═══ Data records
<file path="src/pkg/raf_consts.svh">
// Constants for the ring add flow control block
`ifndef RAF_CONSTS_SVH
`define RAF_CONSTS_SVH

// =====================================================
// Credit arithmetic
`define RAF_CREDIT_W        20
`define RAF_FRAME_W         14
`define RAF_MAX_FRAME_BYTES 20'h0_2400
// Low limit equals the maximum frame size
`define RAF_LOW_LIMIT       `RAF_MAX_FRAME_BYTES

// =====================================================
// Hop limit and ring size
`define RAF_HOP_W           8
`define RAF_MAX_RING_NODES  8'hff
`define RAF_HOP_ZERO        8'h00

// =====================================================
// Update interval
`define RAF_TICK_W          16
`define RAF_TICK_RST        16'h0000

// =====================================================
// Shaper index within one ringlet
`define RAF_NSHAPER         7
`define RAF_SH_A0           0
`define RAF_SH_A1           1
`define RAF_SH_CTRL         2
`define RAF_SH_COMMIT       3
`define RAF_SH_FAIR         4
`define RAF_SH_CONG         5
`define RAF_SH_DOWN         6

`endif

</file>
<file path="src/pkg/raf_pkg.sv">
// Types for the ring add flow control block
package raf_pkg;
  // Fairness permit machine states
  typedef enum logic [1:0]
  {
    RAF_CHECK = 2'b00,
    RAF_LONG  = 2'b01,
    RAF_SHORT = 2'b10
  } raf_fair_st_t;
endpackage

</file>
<file path="src/raf_flow_ctrl.sv">
// Per-ringlet add flow control: shapers, class B permit, hop limit
// Functional notes
// - class B permit is commit and downstream ok
// - stage queue accept input covers frame storage
// - check state: blocked queue gives hop zero
// - long reach: all ok gives max nodes
// - short reach: ok gives hops to choke
// - hop limit zero, hop count, or ring size
// - fair traffic bounded by static and dynamic rate
// - machine rows evaluated in priority order
// - credit below low limit drops pass
// - idle credit capped at low limit
// - low limit equals maximum frame bytes
// - waiting credit capped at high limit
// - credit grows by increment each interval
// - send needs low limit; credit never negative
// - all logic replicated per ringlet
// - class A split into subclass and control shapers
// - control shaper ok goes to control sublayer
// - class B commit or fair; class C fair
// - steered control frames use their path shapers
// - A1, B, C also need downstream shaper
`timescale 1ns/1ps
`include "raf_consts.svh"
module raf_flow_ctrl
(
  input  wire logic                     mclk_i,
  input  wire logic                     reset_i,
  input  wire logic [`RAF_TICK_W-1:0]   tick_interval_i,
  input  wire logic [`RAF_NSHAPER*`RAF_CREDIT_W-1:0] credit_increment_i,
  input  wire logic [`RAF_NSHAPER*`RAF_CREDIT_W-1:0] credit_high_limit_i,
  input  wire logic [`RAF_NSHAPER-1:0]  shaper_waiting_i,
  input  wire logic [`RAF_NSHAPER-1:0]  shaper_sent_i,
  input  wire logic [`RAF_FRAME_W-1:0]  credit_decrement_i,
  input  wire logic                     stage_accept_i,
  input  wire logic                     static_rate_ok_i,
  input  wire logic                     dynamic_rate_ok_i,
  input  wire logic [`RAF_HOP_W-1:0]    hops_to_choke_i,
  output logic                          classb_commit_permit_o,
  output logic [`RAF_HOP_W-1:0]         fair_hop_limit_o,
  output logic                          control_shaper_ok_o,
  output logic                          sub_a_zero_ok_o,
  output logic                          sub_a_one_ok_o,
  output logic [`RAF_NSHAPER-1:0]       shaper_ok_o
);
  import raf_pkg::*;

  // =====================================================
  // Update interval
  logic tick_w;  // One-cycle credit update enable

  // Configurable update interval from the MAC clock
  raf_tick_gen u_tick
  (
    .mclk_i     (mclk_i),
    .reset_i    (reset_i),
    .interval_i (tick_interval_i),
    .tick_o     (tick_w)
  );

  // =====================================================
  // Shaper bank, one bucket per shaper of this ringlet
  logic [`RAF_NSHAPER-1:0] pass_w;  // Pass flags of all shapers

  // Independent shapers: A0, A1, control, commit, fair, congested,
  // downstream; sender steering chooses which one is debited
  genvar gi;
  generate
    for (gi = 0; gi < `RAF_NSHAPER; gi++)
    begin : g_shaper
      raf_shaper u_shaper
      (
        .mclk_i              (mclk_i),
        .reset_i             (reset_i),
        .tick_i              (tick_w),
        .credit_increment_i  (credit_increment_i[gi*`RAF_CREDIT_W +:
                                                 `RAF_CREDIT_W]),
        .credit_high_limit_i (credit_high_limit_i[gi*`RAF_CREDIT_W +:
                                                  `RAF_CREDIT_W]),
        .waiting_i           (shaper_waiting_i[gi]),
        .sent_i              (shaper_sent_i[gi]),
        .credit_decrement_i  (credit_decrement_i),
        .pass_o              (pass_w[gi]),
        .credit_o            ()
      );
    end
  endgenerate

  // =====================================================
  // Named pass flags
  wire commit_shaper_ok_w;      // Committed rate shaper
  wire fair_shaper_ok_w;        // Fairness shaper
  wire congested_shaper_ok_w;   // Congested rate shaper
  wire downstream_shaper_ok_w;  // Downstream shaper

  assign commit_shaper_ok_w     = pass_w[`RAF_SH_COMMIT];
  assign fair_shaper_ok_w       = pass_w[`RAF_SH_FAIR];
  assign congested_shaper_ok_w  = pass_w[`RAF_SH_CONG];
  assign downstream_shaper_ok_w = pass_w[`RAF_SH_DOWN];
  assign shaper_ok_o            = pass_w;

  // Class A: control shaper straight to control sublayer
  assign control_shaper_ok_o = pass_w[`RAF_SH_CTRL];
  assign sub_a_zero_ok_o     = pass_w[`RAF_SH_A0];
  // Subclass A1 also needs the downstream shaper
  assign sub_a_one_ok_o      = pass_w[`RAF_SH_A1] & downstream_shaper_ok_w;

  // =====================================================
  // Class B committed permit
  logic permit_r;    // Registered permit
  wire  permit_nxt;  // Next permit

  // Accept input means storage or cut-through is ready
  // Commit and downstream both required
  assign permit_nxt = stage_accept_i ? (commit_shaper_ok_w &
                                        downstream_shaper_ok_w) : 1'b0;
  assign classb_commit_permit_o = permit_r;

  // Permit register
  always_ff @(posedge mclk_i)
  begin
    if (reset_i)
      permit_r <= 1'b0;
    else
      permit_r <= permit_nxt;
  end

  // =====================================================
  // Fairness hop limit machine
  raf_fair_st_t         st_r;     // Current state
  raf_fair_st_t         st_nxt;   // Next state
  logic [`RAF_HOP_W-1:0] hop_r;   // Hop limit register
  logic [`RAF_HOP_W-1:0] hop_nxt; // Next hop limit
  wire                   long_ok_w;   // Past-choke conditions
  wire                   short_ok_w;  // Up-to-choke conditions

  // Long reach bounded by both rates; short by static rate
  assign long_ok_w  = dynamic_rate_ok_i & static_rate_ok_i &
                      congested_shaper_ok_w & downstream_shaper_ok_w;
  assign short_ok_w = static_rate_ok_i & fair_shaper_ok_w &
                      downstream_shaper_ok_w;
  assign fair_hop_limit_o = hop_r;

  // Rows checked first match wins
  always_comb
  begin
    st_nxt  = st_r;
    hop_nxt = hop_r;
    unique case (st_r)
      RAF_CHECK:
      begin
        if (stage_accept_i)
          st_nxt = RAF_LONG;
        else
          hop_nxt = `RAF_HOP_ZERO;
      end
      RAF_LONG:
      begin
        if (long_ok_w)
        begin
          hop_nxt = `RAF_MAX_RING_NODES;
          st_nxt  = RAF_CHECK;
        end
        else
          st_nxt = RAF_SHORT;
      end
      RAF_SHORT:
      begin
        hop_nxt = short_ok_w ? hops_to_choke_i : `RAF_HOP_ZERO;
        st_nxt  = RAF_CHECK;
      end
      default:
      begin
        hop_nxt = `RAF_HOP_ZERO;
        st_nxt  = RAF_CHECK;
      end
    endcase
  end

  // State and hop registers
  always_ff @(posedge mclk_i)
  begin
    if (reset_i)
    begin
      st_r  <= RAF_CHECK;
      hop_r <= `RAF_HOP_ZERO;
    end
    else
    begin
      st_r  <= st_nxt;
      hop_r <= hop_nxt;
    end
  end

  // =====================================================
  // Checks
  property p_permit;
    @(posedge mclk_i) disable iff (reset_i)
    ##1 classb_commit_permit_o == $past(stage_accept_i &&
        commit_shaper_ok_w && downstream_shaper_ok_w);
  endproperty
  a_permit: assert property (p_permit)
    else $error("class B permit mismatch");

  property p_check_block;
    @(posedge mclk_i) disable iff (reset_i)
    (st_r == RAF_CHECK && !stage_accept_i)
      |=> (st_r == RAF_CHECK && fair_hop_limit_o == `RAF_HOP_ZERO);
  endproperty
  a_check_block: assert property (p_check_block)
    else $error("blocked check did not hold zero");

  property p_long_pass;
    @(posedge mclk_i) disable iff (reset_i)
    (st_r == RAF_LONG && long_ok_w)
      |=> (fair_hop_limit_o == `RAF_MAX_RING_NODES && st_r == RAF_CHECK);
  endproperty
  a_long_pass: assert property (p_long_pass)
    else $error("long reach did not give max nodes");

  property p_short;
    @(posedge mclk_i) disable iff (reset_i)
    (st_r == RAF_SHORT)
      |=> (st_r == RAF_CHECK && fair_hop_limit_o ==
           ($past(short_ok_w) ? $past(hops_to_choke_i) : `RAF_HOP_ZERO));
  endproperty
  a_short: assert property (p_short)
    else $error("short reach hop limit wrong");

  property p_sequence;
    @(posedge mclk_i) disable iff (reset_i)
    (st_r == RAF_CHECK && stage_accept_i) ##1 (!long_ok_w)
      |=> (st_r == RAF_SHORT) ##1 (st_r == RAF_CHECK);
  endproperty
  a_sequence: assert property (p_sequence)
    else $error("machine order wrong");

  property p_static_zero;
    @(posedge mclk_i) disable iff (reset_i)
    (st_r != RAF_CHECK && !static_rate_ok_i)
      |=> (fair_hop_limit_o == `RAF_HOP_ZERO || st_r == RAF_SHORT);
  endproperty
  a_static_zero: assert property (p_static_zero)
    else $error("hop limit nonzero over static rate");

  // Blocked queue clears the permit on the next cycle
  property p_permit_block;
    @(posedge mclk_i) disable iff (reset_i)
    !stage_accept_i |=> !classb_commit_permit_o;
  endproperty
  a_permit_block: assert property (p_permit_block)
    else $error("class B permit while queue blocked");

  // Ready queue moves to long reach and leaves the hop limit alone
  property p_check_go;
    @(posedge mclk_i) disable iff (reset_i)
    (st_r == RAF_CHECK && stage_accept_i)
      |=> (st_r == RAF_LONG && $stable(fair_hop_limit_o));
  endproperty
  a_check_go: assert property (p_check_go)
    else $error("check state did not move to long reach");

  // Failed long reach falls through to short reach, hop untouched
  property p_long_fail;
    @(posedge mclk_i) disable iff (reset_i)
    (st_r == RAF_LONG && !long_ok_w)
      |=> (st_r == RAF_SHORT && $stable(fair_hop_limit_o));
  endproperty
  a_long_fail: assert property (p_long_fail)
    else $error("long reach failure did not go to short");

  // Hop limit only ever takes one of its three meanings
  property p_hop_values;
    @(posedge mclk_i) disable iff (reset_i)
    !$stable(fair_hop_limit_o)
      |-> (fair_hop_limit_o == `RAF_HOP_ZERO ||
           fair_hop_limit_o == `RAF_MAX_RING_NODES ||
           fair_hop_limit_o == $past(hops_to_choke_i));
  endproperty
  a_hop_values: assert property (p_hop_values)
    else $error("hop limit took an illegal value");

  // Cycles since the last update tick, for the interval check
  logic [`RAF_TICK_W:0] tick_gap_r;  // One bit wider than the interval

  // Restart on every tick so the spacing can be measured
  always_ff @(posedge mclk_i)
  begin
    if (reset_i)
      tick_gap_r <= '0;
    else if (tick_w)
      tick_gap_r <= {{`RAF_TICK_W{1'b0}}, 1'b1};
    else
      tick_gap_r <= tick_gap_r + 1'b1;
  end

  // Ticks come every interval plus one cycles
  property p_tick_gap;
    @(posedge mclk_i) disable iff (reset_i)
    tick_w |-> (tick_gap_r == ({1'b0, tick_interval_i} + 1'b1));
  endproperty
  a_tick_gap: assert property (p_tick_gap)
    else $error("update interval spacing wrong");
endmodule

</file>
<file path="src/raf_tick_gen.sv">
// Update interval divider for the shaper token buckets
`timescale 1ns/1ps
`include "raf_consts.svh"
module raf_tick_gen
(
  input  wire logic                   mclk_i,
  input  wire logic                   reset_i,
  input  wire logic [`RAF_TICK_W-1:0] interval_i,
  output logic                        tick_o
);
  // =====================================================
  // Divider
  logic [`RAF_TICK_W-1:0] cnt_r;    // Cycles since last tick
  logic                   tick_r;   // Registered tick
  wire                    wrap_w;   // Interval reached

  assign wrap_w = (cnt_r >= interval_i);
  assign tick_o = tick_r;

  // Count cycles and emit a one-cycle enable at wrap
  always_ff @(posedge mclk_i)
  begin
    if (reset_i)
    begin
      cnt_r  <= `RAF_TICK_RST;
      tick_r <= 1'b0;
    end
    else
    begin
      cnt_r  <= wrap_w ? `RAF_TICK_RST : cnt_r + 1'b1;
      tick_r <= wrap_w;
    end
  end
endmodule

</file>
<file path="src/raf_shaper.sv">
// One token-bucket rate shaper with low and high credit limits
`timescale 1ns/1ps
`include "raf_consts.svh"
module raf_shaper
(
  input  wire logic                     mclk_i,
  input  wire logic                     reset_i,
  input  wire logic                     tick_i,
  input  wire logic [`RAF_CREDIT_W-1:0] credit_increment_i,
  input  wire logic [`RAF_CREDIT_W-1:0] credit_high_limit_i,
  input  wire logic                     waiting_i,
  input  wire logic                     sent_i,
  input  wire logic [`RAF_FRAME_W-1:0]  credit_decrement_i,
  output logic                          pass_o,
  output logic [`RAF_CREDIT_W-1:0]      credit_o
);
  // =====================================================
  // Credit arithmetic
  logic [`RAF_CREDIT_W-1:0] credit_r;    // Bucket level
  logic [`RAF_CREDIT_W-1:0] credit_nxt;  // Next level
  logic [`RAF_CREDIT_W:0]   sum_w;       // Unsaturated sum
  logic [`RAF_CREDIT_W-1:0] cap_w;       // Applicable cap
  logic [`RAF_CREDIT_W-1:0] high_w;      // High limit, never below low
  logic [`RAF_CREDIT_W-1:0] inc_w;       // After increment
  logic [`RAF_CREDIT_W-1:0] dec_w;       // Decrement, widened

  // A high limit set under the frame size is raised to it
  assign high_w = (credit_high_limit_i < `RAF_LOW_LIMIT)
                ? `RAF_LOW_LIMIT : credit_high_limit_i;
  // Waiting frames may bank up to the high limit, idle only low
  assign cap_w = waiting_i ? high_w : `RAF_LOW_LIMIT;
  assign sum_w = {1'b0, credit_r} + {1'b0, credit_increment_i};
  assign inc_w = (sum_w > {1'b0, cap_w}) ? cap_w
               : sum_w[`RAF_CREDIT_W-1:0];
  assign dec_w = {{(`RAF_CREDIT_W-`RAF_FRAME_W){1'b0}}, credit_decrement_i};

  // Pass flag drops once credit falls below the low limit
  assign pass_o   = (credit_r >= `RAF_LOW_LIMIT);
  assign credit_o = credit_r;

  // Next credit: subtract on send, never below zero
  // Otherwise add the increment on tick, saturating at the cap
  always_comb
  begin
    credit_nxt = credit_r;
    if (sent_i)
      credit_nxt = (credit_r > dec_w) ? credit_r - dec_w : '0;
    else if (tick_i)
      credit_nxt = (credit_r > cap_w) ? credit_r : inc_w;
  end

  // Bucket register starts full at the low limit
  always_ff @(posedge mclk_i)
  begin
    if (reset_i)
      credit_r <= `RAF_LOW_LIMIT;
    else
      credit_r <= credit_nxt;
  end

  // =====================================================
  // Checks
  property p_credit_cap;
    @(posedge mclk_i) disable iff (reset_i)
    (tick_i && !sent_i && credit_r <= cap_w) |=> (credit_r <= $past(cap_w));
  endproperty
  a_credit_cap: assert property (p_credit_cap)
    else $error("credit exceeded cap");

  property p_no_wrap;
    @(posedge mclk_i) disable iff (reset_i)
    sent_i |=> (credit_r <= $past(credit_r));
  endproperty
  a_no_wrap: assert property (p_no_wrap)
    else $error("credit grew on send");

  property p_pass_low;
    @(posedge mclk_i) disable iff (reset_i)
    (sent_i && (credit_r < `RAF_LOW_LIMIT + dec_w)) |=> !pass_o;
  endproperty
  a_pass_low: assert property (p_pass_low)
    else $error("pass while below low limit");

  property p_increment;
    @(posedge mclk_i) disable iff (reset_i)
    (tick_i && !sent_i && sum_w <= {1'b0, cap_w})
      |=> (credit_r == $past(credit_r) + $past(credit_increment_i));
  endproperty
  a_increment: assert property (p_increment)
    else $error("credit not incremented");
endmodule

</file>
══════
▸ Task prompt:
What lines above contain the word "Fairness"? Return each such line.

▸ Answer box:
  // Fairness permit machine states
  wire fair_shaper_ok_w;        // Fairness shaper
  // Fairness hop limit machine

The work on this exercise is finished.